In an episode we watched over the weekend, there was a widow who lost her husband in the line of duty. Earlier in the war she had lost both her sons. When she was talking to Mr. Foyle, she said, “It was meant to be, I guess,” referring to the deaths of her husband and sons. She said she couldn’t grieve her sons because she was already dead inside.
I was really only paying about half attention when she said, “It was meant to be, I guess.” Such comments almost always get my attention.
They remind me of my first (Deacon’s) ordination interviews. One of my colleagues asked me the question, “You have just come in from doing any variety of things pastors are called to do. You see the little light blinking on the answering machine (yes, I am well aware that I am announcing my age to the world) indicating you have a message. You listen to the message and learn that an eight-year-old boy who is part of your congregation has killed when he was hit by a car while on his bicycle.
“Being the good pastor you are, you rush to be with the family of the little boy.

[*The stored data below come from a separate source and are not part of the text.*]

==> config.mk <==
export PLATFORM = sky130hd
export DESIGN_NAME = imem_loader
export DESIGN_NICKNAME = d
export VERILOG_FILES = /design/src/rtl/imem_loader.sv
export SDC_FILE = /design/constraint.sdc
export NUM_CORES = 1
export LEC_CHECK = 0
export CORE_UTILIZATION = 50
export CTS_CLUSTER_DIAMETER = 30
export DETAILED_ROUTE_END_ITERATION = 10
export HOLD_SLACK_MARGIN = 0.1
export PLACE_DENSITY = 0.79
export SLEW_MARGIN = 20
export SYNTH_ARGS = -nofsm -noshare
export SYNTH_HDL_FRONTEND = slang
export SYNTH_SLANG_ARGS = --single-unit
==> constraint.sdc <==
create_clock -name clk -period 5.8 [get_ports clk]
set_clock_uncertainty 0.1 [all_clocks]
set_input_delay 1.16 -clock clk [delete_from_list [all_inputs] [get_ports clk]]
set_output_delay 1.16 -clock clk [all_outputs]
set_load 0.02 [all_outputs]
==> src/rtl/imem_loader.sv <==
// rtl/imem_loader.sv - streams 32-bit words into a byte-wide big-endian instruction memory
//
// Ports:
//   clk, rst_n             clock (rising edge) and asynchronous active-low reset
//   start                  begin a load (sampled only in IDLE)
//   base_addr, word_count  load base byte address and word count, latched with start
//   in_valid, in_data      upstream word stream
//   in_ready               loader accepts in_data this cycle
//   mem_we, mem_addr,      single-byte write port to the instruction memory
//   mem_wdata
//   busy                   load in progress, core must stall
//   done                   one-cycle pulse at the end of every load, including rejected ones
//   error                  sticky reject flag, cleared by the next accepted start
module imem_loader #(
    parameter int MEM_BYTES = 64,
    parameter int COUNT_W   = 8
) (
    input  logic               clk,
    input  logic               rst_n,
    input  logic               start,
    input  logic [31:0]        base_addr,
    input  logic [COUNT_W-1:0] word_count,
    input  logic               in_valid,
    input  logic [31:0]        in_data,
    output logic               in_ready,
    output logic               mem_we,
    output logic [31:0]        mem_addr,
    output logic [7:0]         mem_wdata,
    output logic               busy,
    output logic               done,
    output logic               error
);

    typedef enum logic [2:0] {
        IDLE, CHECK, WAIT_WORD, WR0, WR1, WR2, WR3, FIN
    } state_t;

    state_t             state;
    logic [31:0]        ptr;
    logic [COUNT_W-1:0] remain;
    logic [31:0]        word;

    // End address of the load, widened so base + 4*count cannot wrap.
    logic [33:0] end_addr;
    logic        bad_load;

    assign end_addr = {2'b00, ptr} + {{(32 - COUNT_W){1'b0}}, remain, 2'b00};
    assign bad_load = (ptr[1:0] != 2'b00) || (end_addr > 34'(MEM_BYTES));

    always_ff @(posedge clk or negedge rst_n) begin
        if (!rst_n) begin
            state     <= IDLE;
            ptr       <= '0;
            remain    <= '0;
            word      <= '0;
            in_ready  <= 1'b0;
            mem_we    <= 1'b0;
            mem_addr  <= '0;
            mem_wdata <= '0;
            busy      <= 1'b0;
            done      <= 1'b0;
            error     <= 1'b0;
        end else begin
            case (state)
                IDLE: begin
                    done <= 1'b0;
                    if (start) begin
                        ptr    <= base_addr;
                        remain <= word_count;
                        error  <= 1'b0;
                        busy   <= 1'b1;
                        state  <= CHECK;
                    end
                end
                CHECK: begin
                    if (bad_load || remain == '0) begin
                        error <= bad_load;
                        busy  <= 1'b0;
                        done  <= 1'b1;
                        state <= FIN;
                    end else begin
                        in_ready <= 1'b1;
                        state    <= WAIT_WORD;
                    end
                end
                WAIT_WORD: begin
                    if (in_valid) begin
                        // Outputs are registered, so the WR0 byte is
                        // presented on the same edge the word is taken.
                        word      <= in_data;
                        in_ready  <= 1'b0;
                        mem_we    <= 1'b1;
                        mem_addr  <= ptr;
                        mem_wdata <= in_data[31:24];
                        state     <= WR0;
                    end
                end
                WR0: begin
                    mem_addr  <= ptr + 32'd1;
                    mem_wdata <= word[23:16];
                    state     <= WR1;
                end
                WR1: begin
                    mem_addr  <= ptr + 32'd2;
                    mem_wdata <= word[15:8];
                    state     <= WR2;
                end
                WR2: begin
                    mem_addr  <= ptr + 32'd3;
                    mem_wdata <= word[7:0];
                    state     <= WR3;
                end
                WR3: begin
                    mem_we <= 1'b0;
                    ptr    <= ptr + 32'd4;
                    remain <= remain - 1'b1;
                    if (remain == COUNT_W'(1)) begin
                        busy  <= 1'b0;
                        done  <= 1'b1;
                        state <= FIN;
                    end else begin
                        in_ready <= 1'b1;
                        state    <= WAIT_WORD;
                    end
                end
                FIN: begin
                    // start is deliberately not looked at here.
                    done  <= 1'b0;
                    state <= IDLE;
                end
                default: begin
                    in_ready <= 1'b0;
                    mem_we   <= 1'b0;
                    busy     <= 1'b0;
                    done     <= 1'b0;
                    state    <= IDLE;
                end
            endcase
        end
    end

endmodule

When you walk into the house there are a number of people there. In the middle of the group surrounding the boy’s parents is the couple’s next-door-neighbor.

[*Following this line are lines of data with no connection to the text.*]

$ cat src/rtl/aes_pnm_seq_ctrl_if.sv
// Command/status and array-strobe bundle between host, round-key supplier and
// the AES near-memory round sequencer.
interface aes_pnm_seq_ctrl_if #(
   parameter int ADDR_W = 6,
   parameter int BLK_W  = 4
);
   logic              start;
   logic              abort;
   logic              enc_dec;
   logic [1:0]        key_mode;
   logic [ADDR_W-1:0] base_addr;
   logic [BLK_W-1:0]  num_blocks;
   logic              rk_ack;
   logic              busy;
   logic              done;
   logic              err;
   logic              sra_en;
   logic              pe_en;
   logic              load_psum;
   logic              subbytes_sel;
   logic              mem_wr_en;
   logic [1:0]        op_sel;
   logic              inv_sel;
   logic [ADDR_W-1:0] row_addr;
   logic [ADDR_W-1:0] mem_wr_row;
   logic [3:0]        round;
   logic [BLK_W-1:0]  blk_idx;
   logic              rk_req;

   modport master (
      output start, abort, enc_dec, key_mode, base_addr, num_blocks, rk_ack,
      input  busy, done, err, sra_en, pe_en, load_psum, subbytes_sel, mem_wr_en,
             op_sel, inv_sel, row_addr, mem_wr_row, round, blk_idx, rk_req
   );

   modport slave (
      input  start, abort, enc_dec, key_mode, base_addr, num_blocks, rk_ack,
      output busy, done, err, sra_en, pe_en, load_psum, subbytes_sel, mem_wr_en,
             op_sel, inv_sel, row_addr, mem_wr_row, round, blk_idx, rk_req
   );
endinterface

$ cat src/rtl/aes_pnm_seq_ctrl.sv
// Multi-block AES-128/192/256 round sequencer for the FeRAM near-memory array.
// Optional round-key handshake in KEY is enabled by defining AES_PNM_RKREQ_EN.
module aes_pnm_seq_ctrl #(
   parameter int ROWS   = 4,
   parameter int ADDR_W = 6,
   parameter int BLK_W  = 4
) (
   input  logic                clk,
   input  logic                rst_n,
   aes_pnm_seq_ctrl_if.slave   bus
);
   localparam int RC_W = (ROWS > 1) ? $clog2(ROWS) : 1;

   typedef enum logic [2:0] {
      IDLE, LOAD, SUB, MIX, KEY, STORE, NEXT, DONE
   } state_t;

   state_t            state, nxt;
   logic [RC_W-1:0]   row_cnt;
   logic [3:0]        round_q;
   logic [BLK_W-1:0]  blk_q;
   logic              err_q;
   logic              enc_q;
   logic [3:0]        nr_q;
   logic [ADDR_W-1:0] base_q;
   logic [BLK_W-1:0]  nblk_q;

   logic              row_last, first_round, last_round, last_blk, illegal, key_go;
   logic [ADDR_W-1:0] addr;

   function automatic logic [3:0] nr_of(input logic [1:0] km);
      case (km)
         2'b00:   nr_of = 4'd10;
         2'b01:   nr_of = 4'd12;
         default: nr_of = 4'd14;
      endcase
   endfunction

`ifdef AES_PNM_RKREQ_EN
   assign key_go = bus.rk_ack;
`else
   logic unused_rk_ack;
   assign unused_rk_ack = bus.rk_ack;
   assign key_go        = 1'b1;
`endif

   assign row_last    = (row_cnt == RC_W'(ROWS - 1));
   // first_round is the round with no SubBytes (r=0 enc, r=Nr dec); last_round ends the block
   assign first_round = enc_q ? (round_q == 4'd0) : (round_q == nr_q);
   assign last_round  = enc_q ? (round_q == nr_q) : (round_q == 4'd0);
   assign last_blk    = (blk_q == nblk_q - BLK_W'(1));
   assign illegal     = (bus.key_mode == 2'b11) || (bus.num_blocks == '0);
   assign addr        = base_q + ADDR_W'(32'(blk_q) * ROWS) + ADDR_W'(row_cnt);

   always_ff @(posedge clk or negedge rst_n) begin
      if (!rst_n) state <= IDLE;
      else        state <= nxt;
   end

   always_comb begin
      nxt = state;
      case (state)
         IDLE:    if (bus.start) nxt = illegal ? DONE : LOAD;
         LOAD:    if (row_last) nxt = first_round ? KEY : SUB;
         SUB:     nxt = (enc_q && !last_round) ? MIX : KEY;
         MIX:     nxt = enc_q ? KEY : STORE;
         KEY:     if (key_go) nxt = (enc_q || first_round || last_round) ? STORE : MIX;
         STORE:   if (row_last) nxt = NEXT;
         NEXT:    nxt = (last_round && last_blk) ? DONE : LOAD;
         DONE:    nxt = IDLE;
         default: nxt = IDLE;
      endcase
      if (bus.abort) nxt = IDLE;
   end

   always_ff @(posedge clk or negedge rst_n) begin
      if (!rst_n) begin
         row_cnt <= '0;
         round_q <= '0;
         blk_q   <= '0;
         err_q   <= 1'b0;
      end else if (nxt == IDLE) begin
         row_cnt <= '0;
         round_q <= '0;
         blk_q   <= '0;
         err_q   <= 1'b0;
      end else begin
         case (state)
            IDLE: begin
               row_cnt <= '0;
               blk_q   <= '0;
               err_q   <= illegal;
               if (!illegal) round_q <= bus.enc_dec ? 4'd0 : nr_of(bus.key_mode);
            end
            LOAD, STORE: row_cnt <= row_last ? '0 : row_cnt + RC_W'(1);
            NEXT: begin
               if (!last_round)
                  round_q <= enc_q ? round_q + 4'd1 : round_q - 4'd1;
               else if (!last_blk) begin
                  blk_q   <= blk_q + BLK_W'(1);
                  round_q <= enc_q ? 4'd0 : nr_q;
               end
            end
            default: ;
         endcase
      end
   end

   // Command fields are only observed while busy, so they need no reset
   always_ff @(posedge clk) begin
      if (state == IDLE && bus.start) begin
         enc_q  <= bus.enc_dec;
         nr_q   <= nr_of(bus.key_mode);
         base_q <= bus.base_addr;
         nblk_q <= bus.num_blocks;
      end
   end

   always_comb begin
      bus.busy         = (state != IDLE);
      bus.done         = 1'b0;
      bus.err          = 1'b0;
      bus.sra_en       = 1'b0;
      bus.pe_en        = 1'b0;
      bus.load_psum    = 1'b0;
      bus.subbytes_sel = 1'b0;
      bus.mem_wr_en    = 1'b0;
      bus.op_sel       = 2'b00;
      bus.inv_sel      = (state != IDLE) && !enc_q;
      bus.row_addr     = '0;
      bus.mem_wr_row   = '0;
      bus.round        = round_q;
      bus.blk_idx      = blk_q;
      bus.rk_req       = 1'b0;
      case (state)
         LOAD: begin
            bus.sra_en    = 1'b1;
            bus.pe_en     = 1'b1;
            bus.load_psum = 1'b1;
            bus.row_addr  = addr;
         end
         SUB: begin
            bus.pe_en        = 1'b1;
            bus.load_psum    = 1'b1;
            bus.subbytes_sel = 1'b1;
         end
         MIX: begin
            bus.pe_en  = 1'b1;
            bus.op_sel = 2'b10;
         end
         KEY: begin
            bus.pe_en  = key_go;
            bus.op_sel = key_go ? 2'b01 : 2'b00;
`ifdef AES_PNM_RKREQ_EN
            bus.rk_req = 1'b1;
`endif
         end
         STORE: begin
            bus.mem_wr_en  = 1'b1;
            bus.mem_wr_row = addr;
         end
         DONE: begin
            bus.done = 1'b1;
            bus.err  = err_q;
         end
         default: ;
      endcase
   end
endmodule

“You hear the neighbor say, “You just have to accept it. It was meant to be. God needed your son more than you did. God needed another angel. What are you going to do?”
It isn’t an easy question. It is not an easy situation to navigate. This is, after all, a place of grief and mourning. It is neither the time or place for a theological debate.” There will be more on that in a later post.

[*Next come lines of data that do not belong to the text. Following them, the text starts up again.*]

--- config.mk ---
export PLATFORM = sky130hd
export DESIGN_NAME = shift_ctrl
export DESIGN_NICKNAME = d
export VERILOG_FILES = /design/src/rtl/shift_ctrl.sv
export SDC_FILE = /design/constraint.sdc
export NUM_CORES = 1
export LEC_CHECK = 0
export CORE_MARGIN = 3
export CORE_UTILIZATION = 50
export CTS_CLUSTER_DIAMETER = 80
export CTS_CLUSTER_SIZE = 12
export DETAILED_ROUTE_END_ITERATION = 16
export GPL_ROUTABILITY_DRIVEN = 0
export PLACE_DENSITY = 0.86
export SYNTH_ARGS = -nofsm -noshare
export SYNTH_HDL_FRONTEND = slang
export SYNTH_SLANG_ARGS = --single-unit
--- constraint.sdc ---
create_clock -name clk -period 3.15 [get_ports clk]
set_clock_uncertainty 0.05 [all_clocks]
set_input_delay 0.4725 -clock clk [delete_from_list [all_inputs] [get_ports clk]]
set_output_delay 0.4725 -clock clk [all_outputs]
set_load 0.02 [all_outputs]
--- src/rtl/shift_ctrl.sv ---
// rtl/shift_ctrl.sv - parallel-to-serial shift sequencer with valid/ready on both sides
//
// Accepts a WIDTH-bit word over in_valid/in_ready, then emits it one bit per
// ser_valid/ser_ready handshake, flags the final bit with ser_last and pulses
// done for one cycle after the final handshake.
//
// Parameters:
//   WIDTH      data word width (2..32)
//   MSB_FIRST  1: bit WIDTH-1 leaves first, 0: bit 0 leaves first
//
// Optional build macro:
//   SHIFT_CTRL_PARITY_EN  appends an even-parity bit as the final serial bit
//
// Ports:
//   clk        system clock, rising edge
//   reset      asynchronous active-low reset
//   in_data    parallel word from producer
//   in_valid   producer offers in_data
//   in_ready   controller can take a word (IDLE and out of reset)
//   ser_out    current serial bit
//   ser_valid  ser_out is valid
//   ser_ready  sink takes ser_out this cycle
//   ser_last   ser_out is the final bit of the frame
//   busy       frame in progress
//   done       one-cycle pulse after the final bit is taken
module shift_ctrl #(
  parameter int WIDTH     = 8,
  parameter bit MSB_FIRST = 1'b1
) (
  input  logic             clk,
  input  logic             reset,
  input  logic [WIDTH-1:0] in_data,
  input  logic             in_valid,
  output logic             in_ready,
  output logic             ser_out,
  output logic             ser_valid,
  input  logic             ser_ready,
  output logic             ser_last,
  output logic             busy,
  output logic             done
);

`ifdef SHIFT_CTRL_PARITY_EN
  localparam int FRAME = WIDTH + 1;
`else
  localparam int FRAME = WIDTH;
`endif
  localparam int CW = $clog2(FRAME + 1);
  localparam logic [CW-1:0] LAST = CW'(FRAME - 1);

  typedef enum logic [1:0] {
    IDLE  = 2'd0,
    SHIFT = 2'd1,
    DONE  = 2'd2
  } state_t;

  state_t           state;
  state_t           state_nx;
  logic [FRAME-1:0] sreg;
  logic [FRAME-1:0] frame_word;
  logic [CW-1:0]    cnt;
  logic             armed;
  logic             accept;
  logic             step;

  // The parity bit (when enabled) sits at the far end of the register from
  // the output so it naturally leaves last.
  always_comb begin
`ifdef SHIFT_CTRL_PARITY_EN
    if (MSB_FIRST) frame_word = {in_data, ^in_data};
    else           frame_word = {^in_data, in_data};
`else
    frame_word = in_data;
`endif
  end

  // armed keeps in_ready low while reset is held and rises on the first edge
  // after release, so a word held on in_valid across reset is not captured.
  assign in_ready  = armed && (state == IDLE);
  assign busy      = (state != IDLE);
  assign ser_valid = (state == SHIFT);
  assign ser_last  = (state == SHIFT) && (cnt == LAST);
  assign done      = (state == DONE);
  assign ser_out   = (state == SHIFT) && (MSB_FIRST ? sreg[FRAME-1] : sreg[0]);

  assign accept = in_valid && in_ready;
  assign step   = (state == SHIFT) && ser_ready;

  always_ff @(posedge clk or negedge reset) begin
    if (!reset) begin
      state <= IDLE;
      armed <= 1'b0;
    end else begin
      state <= state_nx;
      armed <= 1'b1;
    end
  end

  always_comb begin
    state_nx = state;
    case (state)
      IDLE:    if (accept) state_nx = SHIFT;
      SHIFT:   if (step && (cnt == LAST)) state_nx = DONE;
      DONE:    state_nx = IDLE;
      default: state_nx = IDLE;
    endcase
  end

  always_ff @(posedge clk or negedge reset) begin
    if (!reset) begin
      sreg <= '0;
      cnt  <= '0;
    end else if (accept) begin
      sreg <= frame_word;
      cnt  <= '0;
    end else if (step) begin
      if (MSB_FIRST) sreg <= {sreg[FRAME-2:0], 1'b0};
      else           sreg <= {1'b0, sreg[FRAME-1:1]};
      // Wrap to zero on the final bit so the count never exceeds FRAME-1.
      cnt <= (cnt == LAST) ? '0 : cnt + 1'b1;
    end
  end

endmodule

==> results_dict.tcl <==
set metrics [dict create \
    synth_ff_type "dfrtp_1" \
    start_kind "flop" \
    period_needed_ns 2.33 \
    htree_levels 1 \
    path_cells "or2b_1 -> inv_1 -> and2_1 -> clkdlybuf4s50_1" \
    ctsLongestPathBuffers 2 \
    grt_max_degree 16 \
    num_antenna_cells 0 \
    period_share_pct 73.9 \
    clkTransAtPathRegs_ns 0.09 \
    status "finished clean" \
    numCtsBuffers 3 \
    clkSinkCount 15 \
    post_drt_wl_per_cell_um 14.0 \
    setup_viol 0 \
    min-delay-start "sreg[7]" \
    drcViolationCount 0 \
    required_ns 2.63 \
    hpwl_um 976 \
    synth_nets 78 \
    slew_viol_final 0 \
    fp.dieW_um 44.5 \
    min_path_cells 1 \
    cts_tree "yes" \
    ff2ff_setup_slack_ns 1.70 \
    num_vias 551 \
    crit_type "flop to output port" \
    cpMaxStageDelayCell "clkdlybuf4s50_1" \
    final_core_util_pct 69.8 \
    hold_path.class "flop to flop" \
    overflow 0 \
    dieHeight_um 44.5 \
    tns_ns 0 \
    max_stage_delay_ns 0.59 \
    ff2ff_path_depth 3 \
    power_density_nw_per_um2 805 \
    drtPass1Iterations 4 \
    cts_setup_buffers 0 \
    cp_max_fo 6 \
    cts_resized 0 \
    synth_largest_area_cell "dfrtp_1" \
    post_synth.cell_area_avg_sq_um 11.4 \
    port_buffers 17 \
    synth_edf_count 0 \
    core_sq_um 1350 \
    synthCells 65 \
    p_leak_nw 0.471 \
    routed_via_density 5.57 \
    cp.arrival_ns 1.80 \
    ys_types 28 \
    min_to "sreg[7]" \
    n_fill_cell 117 \
    r2r_end "cnt[3]" \
    final_antenna_net_count 0 \
    async_flop_share_pct 100 \
    relSlewSlack_pct 54.1 \
    synth_top_area_share_pct 50.6 \
    r2r_start "cnt[0]" \
    yosysSeqAreaShare_pct 50.6 \
    netlist_area_sq_um 742 \
    nets 98 \
    finalWirelength_mm 1.39 \
    grt_pass1_wl_mm 2.17 \
    rsz0062_at_grt "no" \
    critPathCaptureType "output port" \
    synth-warning-count 0 \
    cts_root_buffer "clkbuf_4" \
    num_io_pins 18 \
    ir_drop_uv 389 \
    hold_violations 0 \
    area_growth_pct 27.0 \
    max_freq_mhz 430 \
    drive_gt1_share_pct 16.7 \
    die_area_sq_um 1980 \
    maxCapViolCount 0 \
    first_global_vias 492 \
    synth_seq_cells 15 \
    groute.usage.overall_pct 15.5 \
    cts_hold_buf 0 \
    yosys-top-cells-area "dfrtp_1 (51%), a22o_1 (8.3%), a21o_1 (7.1%)" \
    worstMarginPinSlew_ns 0.686 \
    rows 13 \
    drt_iter0_drc 9 \
    worstSkewPairLatency_ns 0.28 \
    start_util_pct 55.0 \
    antenna_found_initial 0 \
]
critical path, delay by kind of cell (launching register included):
family                 cells  cell delay, ns
buffers and inverters      2            0.66
DFF                        1            0.46
and+or+nand+nor            2            0.40
registers in the layout, summed over array words and instances (netlist names):
signal and count:
sreg 8, cnt 4, armed 1, state 2
cell type report:
cell class	count	area, sq um	area share [%]
well taps	15	18.8	1.99
inverters	3	11.3	1.20
clock inverters	1	5.00	0.531
repair buffers	17	170	18.1
flip-flops and latches	15	375	39.8
multi-input cells	45	339	36.0
clock buffers	3	22.5	2.39
per-stage QoR:
| step | total power, mW | hold WS [ns] | cells | setup WS [ns] | area (sq um) |
|---|---|---|---|---|---|
| 6_report | 0.759 | 0.425 | 99 | 0.823 | 942 |
| 5_1_grt | 0.812 | 0.450 | 99 | 0.723 | 942 |
| 4_1_cts | 0.767 | 0.430 | 99 | 0.808 | 942 |
| 3_5_place_dp | 0.653 | 0.407 | 95 | 1.13 | 915 |
| 3_3_place_gp | 0.636 | 0.402 | 95 | 1.17 | 915 |
| 2_1_floorplan | 0.544 | 0.127 | 65 | 1.54 | 742 |
cells in the mapped netlist, types with 2 or more instances:
cell type	instances
a21o_1	7
a21oi_1	3
a22o_1	7
dfrtp_1	15
inv_1	3
nand2_1	3
nor2_1	3
o21ai_0	3
or2_2	2
cell families after synthesis:
family / after synthesis / share of synthesized area [%]
AOI/OAI and AO/OA: 21 / 20.6
adders and majority gates: 1 / 1.69
buffers and inverters: 5 / 3.71
DFF: 15 / 50.6
muxes: 1 / 1.35
other: 1 / 0.505
and+or+nand+nor: 21 / 21.6
metal layers:
metal  GRT usage [%]  routed length, um
met1            20.2                630
met2            24.1                657
met3            6.10                103
met4            3.61                  0
met5               0                  0
placed cells by master, fill, tap and decap left out, types with 2 or more instances in the layout:
master           count
a22o_1               7
clkdlybuf4s50_1     17
o21ai_0              3
inv_1                3
nor2_1               3
dfrtp_1             15
nand2_1              3
a21oi_1              3
clkbuf_4             3
or2_2                2
a21o_1               7
power breakdown:
part / internal [mW] / leakage, nW / total (mW) / switching, mW
Combinational: 0.172 / 0.261 / 0.323 / 0.151
Sequential: 0.266 / 0.192 / 0.325 / 0.0587
Clock: 0.0471 / 0.0177 / 0.110 / 0.0632
how the worst max path moves through the flow:
stage          startpoint       end  depth (start not counted)
2_1_floorplan    state[0]  in_ready                          2
3_3_place_gp     state[0]   ser_out                          4
3_5_place_dp     state[0]   ser_out                          4
4_1_cts          state[0]   ser_out                          4
5_1_grt          state[0]   ser_out                          4
6_report         state[0]   ser_out                          4
(Power assumes the default switching activity.)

Today I want to deal with the statement made by the mother and widow in Foyle’s War. “It was meant to be.” I know the exact words are not found in Scripture. Still, I can almost hear someone saying those words to Bathsheba, the wife of Uriah the Hittite following his death on the battle field. Actually, I can almost hear David saying those words to her.
To say that Uriah the Hittite’s death was something that was just meant to be would mean that every death of every young man or woman on the battle field was just meant to be. But more importantly, in this case, to say it was meant to be let’s David off the hook which if you continue reading is the opposite of what God was doing when Nathan the Prophet went to visit the King following a divine visit.
In today’s world, David at least would be charged with “Conspiracy to Commit Murder.” Well, he would be charged if anyone had the courage to arrest the king.
David tried to cover up his actions with Bathsheba, Uriah’s wife. When his efforts failed, he in essence signed Uriah’s death warrant. He might as well tell Joab, take out your bow and shoot the man. Instead he told Joab to place in the heaviest part of the action. Once there, pull everyone back and leave Uriah alone with the enemy. Uriah had no chance at all. He was killed.
Uriah died because he was a man of honor faced with a man who held a sacred trust. The second man, the King was not a man of sacred trust. This was a man who would go to any extreme to save himself.
It was meant to be? No, it was not. For one man, a man protecting his self-interested, it had to be. For David, anything less would leave him vulnerable both as a king and as a man.
The same can be said for us. The decisions we make are not God’s doing? We make the decisions to right or wrong. We make the decisions of doing good or evil. Consequences happen because of the decisions we make.